What you should do: Look below for the line with "export SLEW_MARGIN = 5", and from there restate every line word for word until the entries end.

(Stored data entries)
********
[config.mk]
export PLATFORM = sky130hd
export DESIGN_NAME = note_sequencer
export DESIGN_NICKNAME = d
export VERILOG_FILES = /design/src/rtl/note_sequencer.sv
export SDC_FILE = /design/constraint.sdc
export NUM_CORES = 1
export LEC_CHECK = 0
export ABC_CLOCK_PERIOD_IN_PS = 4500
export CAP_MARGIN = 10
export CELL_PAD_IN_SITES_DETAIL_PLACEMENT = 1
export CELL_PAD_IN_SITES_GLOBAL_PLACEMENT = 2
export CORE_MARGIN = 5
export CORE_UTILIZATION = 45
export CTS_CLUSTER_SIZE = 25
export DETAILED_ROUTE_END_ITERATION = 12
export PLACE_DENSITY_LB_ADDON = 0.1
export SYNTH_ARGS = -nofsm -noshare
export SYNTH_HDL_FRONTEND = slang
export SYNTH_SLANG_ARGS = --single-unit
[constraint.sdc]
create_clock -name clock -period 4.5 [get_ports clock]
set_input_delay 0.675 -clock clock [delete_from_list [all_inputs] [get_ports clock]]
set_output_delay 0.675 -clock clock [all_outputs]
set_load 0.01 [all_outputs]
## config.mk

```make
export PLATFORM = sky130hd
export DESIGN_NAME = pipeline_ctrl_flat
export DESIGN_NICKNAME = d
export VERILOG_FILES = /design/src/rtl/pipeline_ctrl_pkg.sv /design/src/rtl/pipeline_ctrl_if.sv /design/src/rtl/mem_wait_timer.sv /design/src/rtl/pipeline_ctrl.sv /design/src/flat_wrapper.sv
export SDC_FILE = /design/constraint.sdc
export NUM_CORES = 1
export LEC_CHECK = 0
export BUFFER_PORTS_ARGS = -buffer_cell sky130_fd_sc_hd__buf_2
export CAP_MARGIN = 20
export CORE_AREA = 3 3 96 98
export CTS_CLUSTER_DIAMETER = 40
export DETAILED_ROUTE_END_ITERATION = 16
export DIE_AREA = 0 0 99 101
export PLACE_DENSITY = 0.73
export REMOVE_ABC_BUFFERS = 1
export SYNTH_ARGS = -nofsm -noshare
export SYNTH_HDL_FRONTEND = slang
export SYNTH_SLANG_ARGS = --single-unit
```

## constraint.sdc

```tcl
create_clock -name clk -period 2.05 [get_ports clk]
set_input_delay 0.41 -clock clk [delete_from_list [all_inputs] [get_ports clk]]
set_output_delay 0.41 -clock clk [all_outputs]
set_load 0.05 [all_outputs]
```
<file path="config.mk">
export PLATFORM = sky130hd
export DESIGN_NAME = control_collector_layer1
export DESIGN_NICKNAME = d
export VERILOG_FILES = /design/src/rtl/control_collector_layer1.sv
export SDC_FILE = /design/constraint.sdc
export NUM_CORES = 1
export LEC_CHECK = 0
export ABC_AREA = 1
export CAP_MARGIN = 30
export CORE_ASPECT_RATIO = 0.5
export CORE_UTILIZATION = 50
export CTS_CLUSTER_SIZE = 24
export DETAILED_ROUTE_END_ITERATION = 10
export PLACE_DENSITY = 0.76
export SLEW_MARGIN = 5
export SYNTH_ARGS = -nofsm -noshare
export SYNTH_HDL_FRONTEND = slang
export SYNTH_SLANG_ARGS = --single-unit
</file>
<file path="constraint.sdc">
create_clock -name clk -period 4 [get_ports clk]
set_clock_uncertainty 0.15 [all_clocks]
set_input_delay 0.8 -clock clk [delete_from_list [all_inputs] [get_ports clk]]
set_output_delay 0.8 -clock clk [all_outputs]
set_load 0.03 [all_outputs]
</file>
********
Your response:
export SLEW_MARGIN = 5
export SYNTH_ARGS = -nofsm -noshare
export SYNTH_HDL_FRONTEND = slang
export SYNTH_SLANG_ARGS = --single-unit
</file>
<file path="constraint.sdc">
create_clock -name clk -period 4 [get_ports clk]
set_clock_uncertainty 0.15 [all_clocks]
set_input_delay 0.8 -clock clk [delete_from_list [all_inputs] [get_ports clk]]
set_output_delay 0.8 -clock clk [all_outputs]
set_load 0.03 [all_outputs]
</file>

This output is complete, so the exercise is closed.